▶ Task description:
Scan the records for the word "prdata". Copy each line that includes it.

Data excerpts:

`src/dflp_pkg.sv`:
```
// ----------------------------------------------------------------------------
// dflp_pkg
// Shared types, codes and helpers for the descriptor free list pool.
// ----------------------------------------------------------------------------
package dflp_pkg;

  // Field widths fixed by the item format
  localparam int IDX_W    = 8;
  localparam int QSIZE_W  = 9;
  localparam int OP_W     = 2;
  localparam int STATUS_W = 2;
  localparam int PDATA_W  = 32;
  localparam int PADDR_W  = 3;
  localparam int ENTRY_W  = IDX_W + 1;  // {chain flag, link}

  // Pool defaults
  localparam int MAX_DESCRIPTORS  = 256;
  localparam logic [QSIZE_W-1:0] QUEUE_SIZE_RESET = 9'd64;

  // Command queue between front and back
  localparam int CMDQ_DEPTH = 2;
  localparam int CMDQ_PTR_W = $clog2(CMDQ_DEPTH);
  localparam int CMDQ_CNT_W = $clog2(CMDQ_DEPTH + 1);

  // Operation codes
  localparam logic [OP_W-1:0] OP_ALLOC = 2'd0;
  localparam logic [OP_W-1:0] OP_LINK  = 2'd1;
  localparam logic [OP_W-1:0] OP_FREE  = 2'd2;

  // Status codes
  localparam logic [STATUS_W-1:0] STATUS_OK        = 2'd0;
  localparam logic [STATUS_W-1:0] STATUS_EMPTY     = 2'd1;
  localparam logic [STATUS_W-1:0] STATUS_MALFORMED = 2'd2;

  // Register index (paddr[2])
  localparam logic REG_QUEUE_SIZE = 1'b0;

  typedef enum logic [1:0] {
    KIND_ALLOC,
    KIND_LINK,
    KIND_FREE,
    KIND_NOP
  } cmd_kind_t;

  typedef struct packed {
    cmd_kind_t          kind;
    logic [IDX_W-1:0]   idx;
    logic [IDX_W-1:0]   tgt;
    logic               lv;
  } cmd_t;

  typedef struct packed {
    logic               init;     // pool re-initialization this cycle
    logic [QSIZE_W-1:0] init_qs;  // effective size that takes effect
    logic [QSIZE_W-1:0] qs;       // effective size in force
  } cfg_t;

  // Clamp a raw queue size to 1..max_desc
  function automatic logic [QSIZE_W-1:0] eff_size(input logic [QSIZE_W-1:0] raw,
                                                  input int unsigned max_desc);
    logic [QSIZE_W-1:0] q;
    q = raw;
    if (raw == '0) begin
      q = 9'd1;
    end else if (int'(raw) > int'(max_desc)) begin
      q = QSIZE_W'(max_desc);
    end
    return q;
  endfunction

endpackage

```
`src/dflp_if.sv`:
```
// ----------------------------------------------------------------------------
// dflp_cmd_if / dflp_res_if
// Valid/ready channels for pool commands and pool results.
// ----------------------------------------------------------------------------
interface dflp_cmd_if;
  logic                          valid;
  logic                          ready;
  logic [dflp_pkg::OP_W-1:0]     operation;
  logic [dflp_pkg::IDX_W-1:0]    desc_index;
  logic [dflp_pkg::IDX_W-1:0]    link_target;
  logic                          link_valid;

  modport source (output valid, operation, desc_index, link_target, link_valid,
                  input ready);
  modport sink (input valid, operation, desc_index, link_target, link_valid,
                output ready);
endinterface

interface dflp_res_if;
  logic                          valid;
  logic                          ready;
  logic [dflp_pkg::IDX_W-1:0]    granted_index;
  logic [dflp_pkg::STATUS_W-1:0] status;
  logic [dflp_pkg::QSIZE_W-1:0]  free_count;

  modport source (output valid, granted_index, status, free_count, input ready);
  modport sink (input valid, granted_index, status, free_count, output ready);
endinterface

```
`src/dflp_ram.sv`:
```
// ----------------------------------------------------------------------------
// dflp_ram
// Generic single-write, single-read RAM with registered read data.
// ----------------------------------------------------------------------------
module dflp_ram #(
  parameter int Width = 8,
  parameter int Depth = 256
) (
  input  logic                     clk,
  input  logic                     we,
  input  logic [$clog2(Depth)-1:0] waddr,
  input  logic [Width-1:0]         wdata,
  input  logic [$clog2(Depth)-1:0] raddr,
  output logic [Width-1:0]         rdata
);

  logic [Width-1:0] mem [Depth];

  // Write port
  always_ff @(posedge clk) begin
    if (we) begin
      mem[waddr] <= wdata;
    end
  end

  // Registered read port
  always_ff @(posedge clk) begin
    rdata <= mem[raddr];
  end

endmodule

```
`src/dflp_front.sv`:
```
// ----------------------------------------------------------------------------
// dflp_front
// Accept command words, decode them and hold them in a short queue.
// ----------------------------------------------------------------------------
module dflp_front (
  input  logic              clk,
  input  logic              rst,
  dflp_cmd_if.sink          cmd,
  output logic              q_valid,
  input  logic              q_ready,
  output dflp_pkg::cmd_t    q_cmd
);

  dflp_pkg::cmd_t                   q_mem [dflp_pkg::CMDQ_DEPTH];
  logic [dflp_pkg::CMDQ_PTR_W-1:0]  wr_ptr;
  logic [dflp_pkg::CMDQ_PTR_W-1:0]  rd_ptr;
  logic [dflp_pkg::CMDQ_CNT_W-1:0]  count;
  dflp_pkg::cmd_t                   decoded;
  logic                             push;
  logic                             pop;

  // Classify the incoming word
  always_comb begin
    decoded.idx = cmd.desc_index;
    decoded.tgt = cmd.link_target;
    decoded.lv  = cmd.link_valid;
    case (cmd.operation)
      dflp_pkg::OP_ALLOC: decoded.kind = dflp_pkg::KIND_ALLOC;
      dflp_pkg::OP_LINK:  decoded.kind = dflp_pkg::KIND_LINK;
      dflp_pkg::OP_FREE:  decoded.kind = dflp_pkg::KIND_FREE;
      default:            decoded.kind = dflp_pkg::KIND_NOP;
    endcase
  end

  assign cmd.ready = (count != dflp_pkg::CMDQ_CNT_W'(dflp_pkg::CMDQ_DEPTH));
  assign push      = cmd.valid && cmd.ready;
  assign q_valid   = (count != '0);
  assign pop       = q_valid && q_ready;
  assign q_cmd     = q_mem[rd_ptr];

  // Queue storage
  always_ff @(posedge clk) begin
    if (push) begin
      q_mem[wr_ptr] <= decoded;
    end
  end

  // Queue pointers and fill count
  always_ff @(posedge clk) begin
    if (rst) begin
      wr_ptr <= '0;
      rd_ptr <= '0;
      count  <= '0;
    end else begin
      if (push) begin
        wr_ptr <= wr_ptr + 1'b1;
      end
      if (pop) begin
        rd_ptr <= rd_ptr + 1'b1;
      end
      case ({push, pop})
        2'b10:   count <= count + 1'b1;
        2'b01:   count <= count - 1'b1;
        default: count <= count;
      endcase
    end
  end

endmodule

```
`src/dflp_back.sv`:
```
// ----------------------------------------------------------------------------
// dflp_back
// Execute pool commands against the link RAM and drive the result register.
// ----------------------------------------------------------------------------
module dflp_back #(
  parameter int MaxDesc = dflp_pkg::MAX_DESCRIPTORS
) (
  input  logic              clk,
  input  logic              rst,
  input  dflp_pkg::cfg_t    cfg,
  input  logic              q_valid,
  output logic              q_ready,
  input  dflp_pkg::cmd_t    q_cmd,
  dflp_res_if.source        res
);

  localparam int AW = $clog2(MaxDesc);

  typedef enum logic [2:0] {
    S_IDLE,
    S_ALLOC_DATA,
    S_CHK_ADDR,
    S_CHK_DATA,
    S_PUSH_ADDR,
    S_PUSH_DATA
  } state_t;

  state_t                              state;
  logic [dflp_pkg::IDX_W-1:0]          list_head;
  logic [dflp_pkg::QSIZE_W-1:0]        free_total;
  logic [dflp_pkg::IDX_W-1:0]          cur;
  logic [dflp_pkg::IDX_W-1:0]          head_idx;
  logic [dflp_pkg::QSIZE_W-1:0]        count;
  logic [dflp_pkg::QSIZE_W-1:0]        room;
  logic [dflp_pkg::QSIZE_W:0]          count_inc;
  logic [AW-1:0]                       rd_idx;
  logic [MaxDesc-1:0]                  entry_valid;

  logic                                res_valid;
  logic [dflp_pkg::IDX_W-1:0]          res_granted;
  logic [dflp_pkg::STATUS_W-1:0]       res_status;
  logic [dflp_pkg::QSIZE_W-1:0]        res_free;

  logic                                ram_we;
  logic [AW-1:0]                       ram_waddr;
  logic [dflp_pkg::ENTRY_W-1:0]        ram_wdata;
  logic [AW-1:0]                       ram_raddr;
  logic [dflp_pkg::ENTRY_W-1:0]        ram_rdata;
  logic [dflp_pkg::IDX_W-1:0]          eff_link;
  logic                                eff_flag;
  logic                                pop;

  dflp_ram #(
    .Width (dflp_pkg::ENTRY_W),
    .Depth (MaxDesc)
  ) u_link_ram (
    .clk   (clk),
    .we    (ram_we),
    .waddr (ram_waddr),
    .wdata (ram_wdata),
    .raddr (ram_raddr),
    .rdata (ram_rdata)
  );

  // Entries never written read as their reset link with no chain flag
  assign eff_flag = entry_valid[rd_idx] ? ram_rdata[dflp_pkg::IDX_W] : 1'b0;
  assign eff_link = entry_valid[rd_idx] ? ram_rdata[dflp_pkg::IDX_W-1:0]
                                        : dflp_pkg::IDX_W'(rd_idx) + 1'b1;

  assign q_ready   = (state == S_IDLE) && !res_valid && !cfg.init;
  assign pop       = q_valid && q_ready;
  assign count_inc = {1'b0, count} + 1'b1;

  // Drive the RAM ports
  always_comb begin
    ram_raddr = (state == S_IDLE) ? list_head[AW-1:0] : cur[AW-1:0];
    ram_we    = 1'b0;
    ram_waddr = cur[AW-1:0];
    ram_wdata = {eff_flag, list_head};
    case (state)
      S_IDLE: begin
        if (pop && q_cmd.kind == dflp_pkg::KIND_LINK &&
            {1'b0, q_cmd.idx} < cfg.qs) begin
          ram_we    = 1'b1;
          ram_waddr = q_cmd.idx[AW-1:0];
          ram_wdata = {q_cmd.lv, q_cmd.tgt};
        end
      end
      S_ALLOC_DATA: begin
        ram_we    = 1'b1;
        ram_waddr = list_head[AW-1:0];
        ram_wdata = '0;
      end
      S_PUSH_DATA: begin
        ram_we    = 1'b1;
      end
      default: begin
        ram_we    = 1'b0;
      end
    endcase
  end

  // Mark written entries; reset and re-initialization clear all marks
  always_ff @(posedge clk) begin
    if (rst || cfg.init) begin
      entry_valid <= '0;
    end else if (ram_we) begin
      entry_valid[ram_waddr] <= 1'b1;
    end
  end

  // Sequencer, pool registers and result register
  always_ff @(posedge clk) begin
    rd_idx <= ram_raddr;
    if (rst) begin
      state      <= S_IDLE;
      res_valid  <= 1'b0;
      list_head  <= '0;
      free_total <= dflp_pkg::eff_size(dflp_pkg::QUEUE_SIZE_RESET, MaxDesc);
    end else if (cfg.init) begin
      list_head  <= '0;
      free_total <= cfg.init_qs;
    end else begin
      if (res_valid && res.ready) begin
        res_valid <= 1'b0;
      end
      case (state)
        S_IDLE: begin
          if (pop) begin
            res_granted <= '0;
            res_status  <= (q_cmd.kind == dflp_pkg::KIND_ALLOC && free_total == '0)
                           ? dflp_pkg::STATUS_EMPTY : dflp_pkg::STATUS_OK;
            res_free    <= free_total;
            case (q_cmd.kind)
              dflp_pkg::KIND_ALLOC: begin
                if (free_total == '0) begin
                  res_valid  <= 1'b1;
                end else begin
                  state <= S_ALLOC_DATA;
                end
              end
              dflp_pkg::KIND_FREE: begin
                room     <= (free_total <= cfg.qs) ? cfg.qs - free_total : '0;
                count    <= '0;
                cur      <= q_cmd.idx;
                head_idx <= q_cmd.idx;
                state    <= S_CHK_ADDR;
              end
              default: begin
                res_valid <= 1'b1;
              end
            endcase
          end
        end
        S_ALLOC_DATA: begin
          list_head   <= eff_link;
          free_total  <= free_total - 1'b1;
          res_granted <= list_head;
          res_free    <= free_total - 1'b1;
          res_valid   <= 1'b1;
          state       <= S_IDLE;
        end
        S_CHK_ADDR: begin
          // Reject indexes outside the pool and walks longer than allowed
          if ({1'b0, cur} >= cfg.qs || count_inc > {1'b0, room}) begin
            res_status <= dflp_pkg::STATUS_MALFORMED;
            res_valid  <= 1'b1;
            state      <= S_IDLE;
          end else begin
            count <= count_inc[dflp_pkg::QSIZE_W-1:0];
            state <= S_CHK_DATA;
          end
        end
        S_CHK_DATA: begin
          if (eff_flag) begin
            cur   <= eff_link;
            state <= S_CHK_ADDR;
          end else begin
            cur   <= head_idx;
            state <= S_PUSH_ADDR;
          end
        end
        S_PUSH_ADDR: begin
          state <= S_PUSH_DATA;
        end
        S_PUSH_DATA: begin
          // Push the descriptor onto the free list
          list_head  <= cur;
          free_total <= free_total + 1'b1;
          if (eff_flag) begin
            cur   <= eff_link;
            state <= S_PUSH_ADDR;
          end else begin
            res_free  <= free_total + 1'b1;
            res_valid <= 1'b1;
            state     <= S_IDLE;
          end
        end
        default: begin
          state <= S_IDLE;
        end
      endcase
    end
  end

  assign res.valid         = res_valid;
  assign res.granted_index = res_granted;
  assign res.status        = res_status;
  assign res.free_count    = res_free;

`ifndef NO_ASSERTIONS
  a_free_bounded: assert property (@(posedge clk) disable iff (rst)
    free_total <= cfg.qs)
    else $error("free_total exceeds queue size");

  a_empty_result: assert property (@(posedge clk) disable iff (rst)
    (res_valid && res_status == dflp_pkg::STATUS_EMPTY) |->
      (res_granted == '0 && res_free == '0))
    else $error("empty result carries a grant or a nonzero count");

  a_alloc_dec: assert property (@(posedge clk) disable iff (rst)
    (state == S_ALLOC_DATA && !cfg.init) |=> free_total == $past(free_total) - 1'b1)
    else $error("allocate did not take exactly one descriptor");

  a_no_pop_busy: assert property (@(posedge clk) disable iff (rst)
    (state != S_IDLE) |-> !q_ready)
    else $error("command taken while a walk is in progress");
`endif

endmodule

```
`src/descriptor_free_list_pool.sv`:
```
// ----------------------------------------------------------------------------
// descriptor_free_list_pool
// LIFO descriptor free list with allocate, link and chain free commands.
// ----------------------------------------------------------------------------
// Commands enter on cmd (valid/ready) and each produces one word on res.
// A two-entry command queue lets cmd keep accepting while the executor is
// busy or res is stalled; the result register holds its word until taken.
// Execution per command, from leaving the queue to the result word:
//   allocate does one link RAM read; empty allocate, link and unused codes
//   answer without a link RAM read; free chain checks each entry of the chain,
//   then pushes each one, reading every entry through the single RAM read port.
// A new command starts only after the previous result has been taken.
// The APB port holds queue_size at byte address 0; writing it rebuilds
// the free list at once and must only happen while the block is idle.
// Reset is synchronous: queue_size returns to 64, the list is rebuilt as
// 0..size-1 and the queue and result register are emptied. No clearing
// pass is needed; per-entry written marks make untouched links read as
// their reset value.
// ----------------------------------------------------------------------------
module descriptor_free_list_pool #(
  parameter int MaxDesc = dflp_pkg::MAX_DESCRIPTORS
) (
  input  logic                          clk,
  input  logic                          rst,
  dflp_cmd_if.sink                      cmd,
  dflp_res_if.source                    res,
  input  logic                          psel,
  input  logic                          penable,
  input  logic                          pwrite,
  input  logic [dflp_pkg::PADDR_W-1:0]  paddr,
  input  logic [dflp_pkg::PDATA_W-1:0]  pwdata,
  output logic [dflp_pkg::PDATA_W-1:0]  prdata,
  output logic                          pready
);

  logic [dflp_pkg::QSIZE_W-1:0] queue_size;
  logic                         cfg_write;
  dflp_pkg::cfg_t               cfg;
  logic                         q_valid;
  logic                         q_ready;
  dflp_pkg::cmd_t               q_cmd;

  // Register file access
  assign pready    = 1'b1;
  assign cfg_write = psel && penable && pwrite && pready &&
                     (paddr[2] == dflp_pkg::REG_QUEUE_SIZE);
  assign prdata    = (paddr[2] == dflp_pkg::REG_QUEUE_SIZE)
                     ? {{(dflp_pkg::PDATA_W - dflp_pkg::QSIZE_W){1'b0}}, queue_size}
                     : '0;

  always_ff @(posedge clk) begin
    if (rst) begin
      queue_size <= dflp_pkg::QUEUE_SIZE_RESET;
    end else if (cfg_write) begin
      queue_size <= pwdata[dflp_pkg::QSIZE_W-1:0];
    end
  end

  assign cfg.init    = cfg_write;
  assign cfg.init_qs = dflp_pkg::eff_size(pwdata[dflp_pkg::QSIZE_W-1:0], MaxDesc);
  assign cfg.qs      = dflp_pkg::eff_size(queue_size, MaxDesc);

  dflp_front u_front (
    .clk     (clk),
    .rst     (rst),
    .cmd     (cmd),
    .q_valid (q_valid),
    .q_ready (q_ready),
    .q_cmd   (q_cmd)
  );

  dflp_back #(
    .MaxDesc (MaxDesc)
  ) u_back (
    .clk     (clk),
    .rst     (rst),
    .cfg     (cfg),
    .q_valid (q_valid),
    .q_ready (q_ready),
    .q_cmd   (q_cmd),
    .res     (res)
  );

endmodule
```
`src/flat_wrapper.sv`:
```
// flat-port wrapper written by rule: the top's interface ports become plain ports
module descriptor_free_list_pool_flat 
#(
  parameter int MaxDesc = dflp_pkg::MAX_DESCRIPTORS
)
  (clk, rst, psel, penable, pwrite, paddr, pwdata, prdata, pready, cmd_valid, cmd_operation, cmd_desc_index, cmd_link_target, cmd_link_valid, cmd_ready, res_valid, res_granted_index, res_status, res_free_count, res_ready);
  dflp_cmd_if cmd_i ();
  dflp_res_if res_i ();
  input  logic clk;
  input  logic rst;
  input  logic psel;
  input  logic penable;
  input  logic pwrite;
  input  logic [dflp_pkg::PADDR_W-1:0] paddr;
  input  logic [dflp_pkg::PDATA_W-1:0] pwdata;
  output logic [dflp_pkg::PDATA_W-1:0] prdata;
  output logic pready;
  input wire logic [$bits(cmd_i.valid)-1:0] cmd_valid;
  input wire logic [$bits(cmd_i.operation)-1:0] cmd_operation;
  input wire logic [$bits(cmd_i.desc_index)-1:0] cmd_desc_index;
  input wire logic [$bits(cmd_i.link_target)-1:0] cmd_link_target;
  input wire logic [$bits(cmd_i.link_valid)-1:0] cmd_link_valid;
  output wire logic [$bits(cmd_i.ready)-1:0] cmd_ready;
  output wire logic [$bits(res_i.valid)-1:0] res_valid;
  output wire logic [$bits(res_i.granted_index)-1:0] res_granted_index;
  output wire logic [$bits(res_i.status)-1:0] res_status;
  output wire logic [$bits(res_i.free_count)-1:0] res_free_count;
  input wire logic [$bits(res_i.ready)-1:0] res_ready;
  assign cmd_i.valid = cmd_valid;
  assign cmd_i.operation = cmd_operation;
  assign cmd_i.desc_index = cmd_desc_index;
  assign cmd_i.link_target = cmd_link_target;
  assign cmd_i.link_valid = cmd_link_valid;
  assign cmd_ready = cmd_i.ready;
  assign res_valid = res_i.valid;
  assign res_granted_index = res_i.granted_index;
  assign res_status = res_i.status;
  assign res_free_count = res_i.free_count;
  assign res_i.ready = res_ready;
  descriptor_free_list_pool #(.MaxDesc(MaxDesc)) u_core (.clk(clk), .rst(rst), .cmd(cmd_i), .res(res_i), .psel(psel), .penable(penable), .pwrite(pwrite), .paddr(paddr), .pwdata(pwdata), .prdata(prdata), .pready(pready));
endmodule
```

▶ Task answer:
  output logic [dflp_pkg::PDATA_W-1:0]  prdata,
  assign prdata    = (paddr[2] == dflp_pkg::REG_QUEUE_SIZE)
  (clk, rst, psel, penable, pwrite, paddr, pwdata, prdata, pready, cmd_valid, cmd_operation, cmd_desc_index, cmd_link_target, cmd_link_valid, cmd_ready, res_valid, res_granted_index, res_status, res_free_count, res_ready);
  output logic [dflp_pkg::PDATA_W-1:0] prdata;
  descriptor_free_list_pool #(.MaxDesc(MaxDesc)) u_core (.clk(clk), .rst(rst), .cmd(cmd_i), .res(res_i), .psel(psel), .penable(penable), .pwrite(pwrite), .paddr(paddr), .pwdata(pwdata), .prdata(prdata), .pready(pready));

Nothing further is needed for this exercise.